:: What is required ::
Print the records below word for word, beginning with the first line and ending once the line containing "nand3_1 | 31 | 155" is printed.
===== Exercise data =====
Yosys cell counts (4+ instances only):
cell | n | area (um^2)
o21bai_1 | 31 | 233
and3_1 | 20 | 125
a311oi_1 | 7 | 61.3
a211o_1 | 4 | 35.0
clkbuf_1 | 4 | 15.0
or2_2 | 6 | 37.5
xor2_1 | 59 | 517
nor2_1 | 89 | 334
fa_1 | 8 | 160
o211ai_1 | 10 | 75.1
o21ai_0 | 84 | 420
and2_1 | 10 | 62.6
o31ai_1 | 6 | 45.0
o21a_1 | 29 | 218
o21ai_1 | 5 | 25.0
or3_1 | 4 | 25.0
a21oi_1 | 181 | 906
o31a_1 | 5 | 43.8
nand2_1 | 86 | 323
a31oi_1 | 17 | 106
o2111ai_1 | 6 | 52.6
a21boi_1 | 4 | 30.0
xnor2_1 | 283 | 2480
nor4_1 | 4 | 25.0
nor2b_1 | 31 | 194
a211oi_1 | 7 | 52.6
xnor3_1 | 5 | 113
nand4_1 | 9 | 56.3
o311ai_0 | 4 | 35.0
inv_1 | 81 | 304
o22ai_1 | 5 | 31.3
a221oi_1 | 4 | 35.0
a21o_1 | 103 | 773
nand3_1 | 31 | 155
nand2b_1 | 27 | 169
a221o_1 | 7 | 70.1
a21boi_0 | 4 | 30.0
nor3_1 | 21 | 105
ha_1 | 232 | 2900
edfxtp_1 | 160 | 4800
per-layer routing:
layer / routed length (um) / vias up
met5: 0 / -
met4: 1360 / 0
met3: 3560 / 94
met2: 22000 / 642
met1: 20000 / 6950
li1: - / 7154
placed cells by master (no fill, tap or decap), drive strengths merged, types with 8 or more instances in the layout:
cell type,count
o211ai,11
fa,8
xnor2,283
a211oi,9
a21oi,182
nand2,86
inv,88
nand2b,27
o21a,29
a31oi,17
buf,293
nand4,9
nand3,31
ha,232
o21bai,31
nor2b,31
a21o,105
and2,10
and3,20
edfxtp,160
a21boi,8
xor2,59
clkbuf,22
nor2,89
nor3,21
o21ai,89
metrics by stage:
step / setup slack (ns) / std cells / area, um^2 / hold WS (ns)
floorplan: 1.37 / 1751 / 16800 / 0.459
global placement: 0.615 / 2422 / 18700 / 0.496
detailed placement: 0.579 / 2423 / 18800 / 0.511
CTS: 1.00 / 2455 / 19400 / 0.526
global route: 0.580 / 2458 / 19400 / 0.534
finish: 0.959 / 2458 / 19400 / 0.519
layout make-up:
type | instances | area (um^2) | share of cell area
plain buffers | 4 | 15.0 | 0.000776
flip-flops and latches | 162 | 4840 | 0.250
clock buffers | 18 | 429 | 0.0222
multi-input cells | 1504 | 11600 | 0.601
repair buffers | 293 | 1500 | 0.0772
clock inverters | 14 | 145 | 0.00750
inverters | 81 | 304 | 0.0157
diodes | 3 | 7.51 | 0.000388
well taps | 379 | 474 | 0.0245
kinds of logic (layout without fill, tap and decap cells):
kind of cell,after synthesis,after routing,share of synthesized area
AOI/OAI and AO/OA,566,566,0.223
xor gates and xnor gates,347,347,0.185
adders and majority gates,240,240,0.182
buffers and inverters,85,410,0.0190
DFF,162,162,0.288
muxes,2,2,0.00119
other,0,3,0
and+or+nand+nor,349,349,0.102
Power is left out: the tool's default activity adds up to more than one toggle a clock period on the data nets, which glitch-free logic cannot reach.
### config.mk
export PLATFORM = sky130hd
export DESIGN_NAME = lzbd_queue
export DESIGN_NICKNAME = d
export VERILOG_FILES = /design/src/hdl/lzbd_pkg.sv /design/src/hdl/lzbd_queue.sv
export SDC_FILE = /design/constraint.sdc
export NUM_CORES = 1
export LEC_CHECK = 0
export BUFFER_PORTS_ARGS = -buffer_cell sky130_fd_sc_hd__buf_2
export CAP_MARGIN = 20
export CORE_ASPECT_RATIO = 1.2
export CORE_UTILIZATION = 41
export DETAILED_ROUTE_END_ITERATION = 16
export PLACE_DENSITY_LB_ADDON = 0.25
export REMOVE_ABC_BUFFERS = 1
export SYNTH_ARGS = -nofsm -noshare
export SYNTH_HDL_FRONTEND = slang
export SYNTH_SLANG_ARGS = --single-unit
### constraint.sdc
create_clock -name clk -period 5.7 [get_ports clk]
set_input_delay 0.285 -clock clk [delete_from_list [all_inputs] [get_ports clk]]
set_output_delay 0.285 -clock clk [all_outputs]
set_load 0.005 [all_outputs]
--- src/hdl/lzbd_pkg.sv ---
`default_nettype none
package lzbd_pkg;
  localparam int WindowBytesDef = 4096;
  localparam int HeaderBytesDef = 14;
  localparam int OutLanesDef = 8;

  typedef struct packed {
    logic [7:0] in_byte;
    logic       packet_start;
  } in_word_t;

  typedef struct packed {
    logic [63:0] out_data;
    logic [3:0]  out_count;
    logic        out_last;
    logic        out_done;
  } out_word_t;

  // Work handed from the front (bit decoder) to the back (history / packer).
  localparam logic [1:0] CMD_LIT  = 2'd0;
  localparam logic [1:0] CMD_COPY = 2'd1;
  localparam logic [1:0] CMD_NONE = 2'd2;

  typedef struct packed {
    logic [1:0]  cmd;
    logic [7:0]  lit;
    logic [12:0] off;
    logic [8:0]  len;
    logic        done;
  } cmd_t;

  // Decode phases.
  localparam logic [4:0] PH_HEADER = 5'd0;
  localparam logic [4:0] PH_TOP    = 5'd1;
  localparam logic [4:0] PH_LIT    = 5'd2;
  localparam logic [4:0] PH_C1     = 5'd3;
  localparam logic [4:0] PH_C2     = 5'd4;
  localparam logic [4:0] PH_C3     = 5'd5;
  localparam logic [4:0] PH_C4     = 5'd6;
  localparam logic [4:0] PH_COUNT  = 5'd7;
  localparam logic [4:0] PH_RUN    = 5'd8;
  localparam logic [4:0] PH_D      = 5'd9;
  localparam logic [4:0] PH_E      = 5'd10;
  localparam logic [4:0] PH_EXT    = 5'd11;
  localparam logic [4:0] PH_EXIT   = 5'd12;
  localparam logic [4:0] PH_DH     = 5'd13;
  localparam logic [4:0] PH_DP     = 5'd14;
  localparam logic [4:0] PH_DM     = 5'd15;
  localparam logic [4:0] PH_DX     = 5'd16;
  localparam logic [4:0] PH_DTERM  = 5'd17;
  localparam logic [4:0] PH_DT     = 5'd18;
  localparam logic [4:0] PH_LOW    = 5'd19;
  localparam logic [4:0] PH_DONE   = 5'd20;
endpackage
`default_nettype wire

--- src/hdl/lzbd_front.sv ---
`default_nettype none
// Bit-flag decoder: consumes one input word, walks flag bits one per cycle,
// issues one command per cycle at most.
module lzbd_front #(
  parameter int HeaderBytes = 14
) (
  input  wire logic              clk,
  input  wire logic              rst,
  input  wire lzbd_pkg::in_word_t in_word,
  input  wire logic              in_valid,
  output logic                   in_ready,
  output lzbd_pkg::cmd_t         cmd,
  output logic                   cmd_valid,
  input  wire logic              cmd_ready
);
  import lzbd_pkg::*;

  logic       busy;
  logic [7:0] byte_val;
  logic       byte_ready;
  logic       was_done;
  logic [4:0] phase;
  logic [8:0] flag_bits;
  logic [3:0] header_count;
  logic [8:0] match_length;
  logic [3:0] distance_high;
  logic [6:0] literal_left;
  logic       stream_done;

  logic [4:0] phase_next;
  logic [8:0] flag_next;
  logic [3:0] hc_next;
  logic [8:0] ml_next;
  logic [3:0] dh_next;
  logic [6:0] ll_next;
  logic       sd_next;
  logic       br_next;
  logic       stop;
  logic       issue;
  cmd_t       c;
  logic [9:0] s;
  logic       bit_ok;
  logic       b;
  logic [8:0] fb_bit;
  logic [8:0] ml_c4;

  assign in_ready = !busy;

  always_comb begin
    s = {flag_bits, 1'b0};
    fb_bit = flag_bits;
    bit_ok = 1'b1;
    b = 1'b0;
    if (s[7:0] != 8'd0) begin
      fb_bit = {1'b0, s[7:0]};
      b = s[8];
    end else if (byte_ready) begin
      fb_bit = {byte_val, 1'b1};
      b = byte_val[7];
    end else begin
      bit_ok = 1'b0;
    end
  end

  assign ml_c4 = 9'((match_length << 1) - 9'd2 + {8'd0, b});

  always_comb begin
    phase_next = phase;
    flag_next = flag_bits;
    hc_next = header_count;
    ml_next = match_length;
    dh_next = distance_high;
    ll_next = literal_left;
    sd_next = stream_done;
    br_next = byte_ready;
    stop = 1'b0;
    issue = 1'b0;
    c = '0;
    c.cmd = CMD_LIT;
    c.lit = byte_val;
    c.off = 13'({distance_high, byte_val}) + 13'd1;
    c.len = match_length;
    unique case (phase)
      PH_HEADER, PH_LIT, PH_RUN, PH_EXT, PH_LOW: begin
        if (!byte_ready) stop = 1'b1;
        else begin
          br_next = 1'b0;
          if (phase == PH_HEADER) begin
            if (header_count < 4'(HeaderBytes)) hc_next = header_count + 4'd1;
            else begin
              flag_next = 9'({byte_val, 2'b10});
              phase_next = PH_TOP;
            end
          end else if (phase == PH_LIT) begin
            issue = 1'b1;
            phase_next = PH_TOP;
          end else if (phase == PH_RUN) begin
            issue = 1'b1;
            if (literal_left != 7'd0) ll_next = literal_left - 7'd1;
            if (literal_left <= 7'd1) phase_next = PH_TOP;
          end else if (phase == PH_EXT) begin
            if (byte_val != 8'd0) begin
              ml_next = {1'b0, byte_val} + 9'd8;
              phase_next = PH_DH;
            end else phase_next = PH_EXIT;
          end else begin
            issue = 1'b1;
            c.cmd = CMD_COPY;
            phase_next = PH_TOP;
          end
        end
      end
      PH_DONE: stop = 1'b1;
      default: begin
        if (!bit_ok) stop = 1'b1;
        else begin
          flag_next = fb_bit;
          if (s[7:0] == 8'd0) br_next = 1'b0;
          unique case (phase)
            PH_TOP: phase_next = b ? PH_C1 : PH_LIT;
            PH_C1:  phase_next = b ? PH_D : PH_C2;
            PH_C2: begin
              ml_next = 9'd4 + {8'd0, b};
              phase_next = PH_C3;
            end
            PH_C3:  phase_next = b ? PH_C4 : PH_DH;
            PH_C4: begin
              ml_next = ml_c4;
              if (ml_c4 == 9'd9) begin
                dh_next = 4'd0;
                ll_next = 7'd4;
                phase_next = PH_COUNT;
              end else phase_next = PH_DH;
            end
            PH_COUNT: begin
              dh_next = {distance_high[2:0], b};
              if (literal_left <= 7'd1) begin
                ll_next = 7'({3'd0, dh_next} + 7'd3) << 2;
                phase_next = PH_RUN;
              end else ll_next = literal_left - 7'd1;
            end
            PH_D: begin
              if (!b) begin
                ml_next = 9'd2;
                dh_next = 4'd0;
                phase_next = PH_LOW;
              end else phase_next = PH_E;
            end
            PH_E: begin
              if (!b) begin
                ml_next = 9'd3;
                phase_next = PH_DH;
              end else phase_next = PH_EXT;
            end
            PH_EXIT: begin
              if (b) phase_next = PH_TOP;
              else begin
                sd_next = 1'b1;
                phase_next = PH_DONE;
              end
            end
            PH_DH: begin
              if (!b) begin
                dh_next = 4'd0;
                phase_next = PH_LOW;
              end else phase_next = PH_DP;
            end
            PH_DP: begin
              dh_next = {3'd0, b};
              phase_next = PH_DM;
            end
            PH_DM: begin
              if (b) phase_next = PH_DX;
              else if (distance_high != 4'd0) phase_next = PH_LOW;
              else begin
                dh_next = 4'd1;
                phase_next = PH_DT;
              end
            end
            PH_DX: begin
              dh_next = 4'(4'd4 | {distance_high[2:0], b});
              phase_next = PH_DTERM;
            end
            PH_DTERM: phase_next = b ? PH_LOW : PH_DT;
            PH_DT: begin
              dh_next = {distance_high[2:0], b};
              phase_next = PH_LOW;
            end
            default: phase_next = PH_TOP;
          endcase
        end
      end
    endcase
    if (stop) begin
      issue = 1'b1;
      c.cmd = CMD_NONE;
      c.done = stream_done && !was_done;
    end
  end

  // A stop is sent as a NONE word only to close off the item's output.
  assign cmd = c;
  assign cmd_valid = busy && issue;

  always_ff @(posedge clk) begin
    if (rst) begin
      busy <= 1'b0;
      phase <= PH_HEADER;
      flag_bits <= '0;
      header_count <= '0;
      match_length <= '0;
      distance_high <= '0;
      literal_left <= '0;
      stream_done <= 1'b0;
      byte_ready <= 1'b0;
      was_done <= 1'b0;
      byte_val <= '0;
    end else if (!busy) begin
      if (in_valid) begin
        busy <= 1'b1;
        byte_val <= in_word.in_byte;
        byte_ready <= 1'b1;
        if (in_word.packet_start) begin
          phase <= PH_HEADER;
          flag_bits <= '0;
          header_count <= '0;
          match_length <= '0;
          distance_high <= '0;
          literal_left <= '0;
          stream_done <= 1'b0;
          was_done <= 1'b0;
        end else was_done <= stream_done;
      end
    end else if (!issue || cmd_ready) begin
      if (stop) busy <= 1'b0;
      else begin
        phase <= phase_next;
        flag_bits <= flag_next;
        header_count <= hc_next;
        match_length <= ml_next;
        distance_high <= dh_next;
        literal_left <= ll_next;
        stream_done <= sd_next;
        byte_ready <= br_next;
      end
    end
  end
endmodule
`default_nettype wire

--- config.mk ---
export PLATFORM = sky130hd
export DESIGN_NAME = lzbd_front
export DESIGN_NICKNAME = d
export VERILOG_FILES = /design/src/hdl/lzbd_pkg.sv /design/src/hdl/lzbd_front.sv
export SDC_FILE = /design/constraint.sdc
export NUM_CORES = 1
export LEC_CHECK = 0
export ABC_CLOCK_PERIOD_IN_PS = 5400
export BUFFER_PORTS_ARGS = -buffer_cell sky130_fd_sc_hd__buf_2
export CAP_MARGIN = 20
export CORE_MARGIN = 2
export CORE_UTILIZATION = 55
export CTS_BUF_LIST = sky130_fd_sc_hd__clkbuf_8
export DETAILED_ROUTE_END_ITERATION = 8
export GPL_TIMING_DRIVEN = 0
export PLACE_DENSITY_LB_ADDON = 0.08
export REMOVE_ABC_BUFFERS = 1
export SYNTH_ARGS = -nofsm -noshare
export SYNTH_HDL_FRONTEND = slang
export SYNTH_SLANG_ARGS = --single-unit
export TNS_END_PERCENT = 10
--- constraint.sdc ---
create_clock -name clk -period 5.4 [get_ports clk]
set_clock_uncertainty 0.05 [all_clocks]
set_input_delay 0.81 -clock clk [delete_from_list [all_inputs] [get_ports clk]]
set_output_delay 0.81 -clock clk [all_outputs]
set_load 0.02 [all_outputs]
==> src/hdl/shc_ram.sv <==
module shc_ram #(
   parameter int WIDTH = 8,
   parameter int DEPTH = 16
) (
   input  logic                     clock,
   input  logic                     we,
   input  logic [$clog2(DEPTH)-1:0] waddr,
   input  logic [WIDTH-1:0]         wdata,
   input  logic [$clog2(DEPTH)-1:0] raddr,
   output logic [WIDTH-1:0]         rdata
);

   logic [WIDTH-1:0] mem [DEPTH];

   always_ff @(posedge clock) begin
      if (we) begin
         mem[waddr] <= wdata;
      end
      rdata <= mem[raddr];
   end

endmodule
## src/hdl/fpa_pkg.sv

```systemverilog
// Shared types, constants and saturation helpers for the Q24.8 fixed-point ALU.
`timescale 1ns / 1ps
package fpa_pkg;

  localparam int WORD_W = 32;
  localparam int FRAC_W = 8;
  localparam int DIV_W  = WORD_W + FRAC_W;
  localparam int PROD_W = 2 * WORD_W;
  localparam int MAG_W  = PROD_W - FRAC_W;
  localparam int ACT_W  = 4;

  localparam logic [WORD_W-1:0] WORD_MAX = {1'b0, {(WORD_W-1){1'b1}}};
  localparam logic [WORD_W-1:0] WORD_MIN = {1'b1, {(WORD_W-1){1'b0}}};

  typedef enum logic [ACT_W-1:0] {
    ACT_ADD     = 4'd0,
    ACT_SUB     = 4'd1,
    ACT_MUL     = 4'd2,
    ACT_DIV     = 4'd3,
    ACT_GT      = 4'd4,
    ACT_LT      = 4'd5,
    ACT_GE      = 4'd6,
    ACT_LE      = 4'd7,
    ACT_EQ      = 4'd8,
    ACT_NE      = 4'd9,
    ACT_INC     = 4'd10,
    ACT_DEC     = 4'd11,
    ACT_MIN     = 4'd12,
    ACT_MAX     = 4'd13,
    ACT_TOINT   = 4'd14,
    ACT_FROMINT = 4'd15
  } action_e;

  // One pipeline slot. divd holds the dividend bits still to be consumed in
  // its upper part and the quotient bits produced so far in its lower part.
  typedef struct packed {
    logic              valid;
    action_e           act;
    logic              neg;
    logic [WORD_W-1:0] res;
    logic              ovf;
    logic              dz;
    logic [PROD_W-1:0] prod;
    logic [DIV_W-1:0]  divd;
    logic [WORD_W-1:0] rem;
    logic [WORD_W-1:0] dsr;
  } cell_t;

  // Clamp a sign-extended sum one bit wider than the word.
  function automatic logic [WORD_W:0] sat_ext(input logic [WORD_W:0] v);
    logic ovf;
    ovf = v[WORD_W] ^ v[WORD_W-1];
    if (ovf) begin
      return {1'b1, (v[WORD_W] ? WORD_MIN : WORD_MAX)};
    end
    return {1'b0, v[WORD_W-1:0]};
  endfunction

  // Apply a sign to a magnitude and clamp; returns {overflow, word}.
  function automatic logic [WORD_W:0] sat_mag(input logic [MAG_W-1:0] mag,
                                               input logic neg);
    logic [MAG_W-1:0] lim_neg;
    logic [MAG_W-1:0] lim_pos;
    lim_neg = MAG_W'(WORD_MIN);
    lim_pos = MAG_W'(WORD_MAX);
    if (neg) begin
      if (mag > lim_neg) begin
        return {1'b1, WORD_MIN};
      end
      return {1'b0, WORD_W'(-mag[WORD_W-1:0])};
    end
    if (mag > lim_pos) begin
      return {1'b1, WORD_MAX};
    end
    return {1'b0, mag[WORD_W-1:0]};
  endfunction

endpackage

```

## src/hdl/fpa_cell.sv

```systemverilog
// One restoring division step; every other field of the item passes through.
`timescale 1ns / 1ps
module fpa_cell
  import fpa_pkg::*;
(
  input  logic  clk_i,
  input  logic  rst_ni,
  input  logic  en_i,
  input  cell_t cell_i,
  output cell_t cell_o
);

  cell_t cell_d, cell_q;
  logic [WORD_W:0] trial;
  logic            take;

  always_comb begin
    trial = {cell_i.rem, cell_i.divd[DIV_W-1]};
    take  = trial >= {1'b0, cell_i.dsr};
    cell_d      = cell_i;
    cell_d.rem  = take ? WORD_W'(trial - {1'b0, cell_i.dsr}) : trial[WORD_W-1:0];
    cell_d.divd = {cell_i.divd[DIV_W-2:0], take};
  end

  always_ff @(posedge clk_i or negedge rst_ni) begin
    if (!rst_ni) begin
      cell_q <= '0;
    end else if (en_i) begin
      cell_q <= cell_d;
    end
  end

  assign cell_o = cell_q;

endmodule

```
=====
:: Answer space ::
Yosys cell counts (4+ instances only):
cell | n | area (um^2)
o21bai_1 | 31 | 233
and3_1 | 20 | 125
a311oi_1 | 7 | 61.3
a211o_1 | 4 | 35.0
clkbuf_1 | 4 | 15.0
or2_2 | 6 | 37.5
xor2_1 | 59 | 517
nor2_1 | 89 | 334
fa_1 | 8 | 160
o211ai_1 | 10 | 75.1
o21ai_0 | 84 | 420
and2_1 | 10 | 62.6
o31ai_1 | 6 | 45.0
o21a_1 | 29 | 218
o21ai_1 | 5 | 25.0
or3_1 | 4 | 25.0
a21oi_1 | 181 | 906
o31a_1 | 5 | 43.8
nand2_1 | 86 | 323
a31oi_1 | 17 | 106
o2111ai_1 | 6 | 52.6
a21boi_1 | 4 | 30.0
xnor2_1 | 283 | 2480
nor4_1 | 4 | 25.0
nor2b_1 | 31 | 194
a211oi_1 | 7 | 52.6
xnor3_1 | 5 | 113
nand4_1 | 9 | 56.3
o311ai_0 | 4 | 35.0
inv_1 | 81 | 304
o22ai_1 | 5 | 31.3
a221oi_1 | 4 | 35.0
a21o_1 | 103 | 773
nand3_1 | 31 | 155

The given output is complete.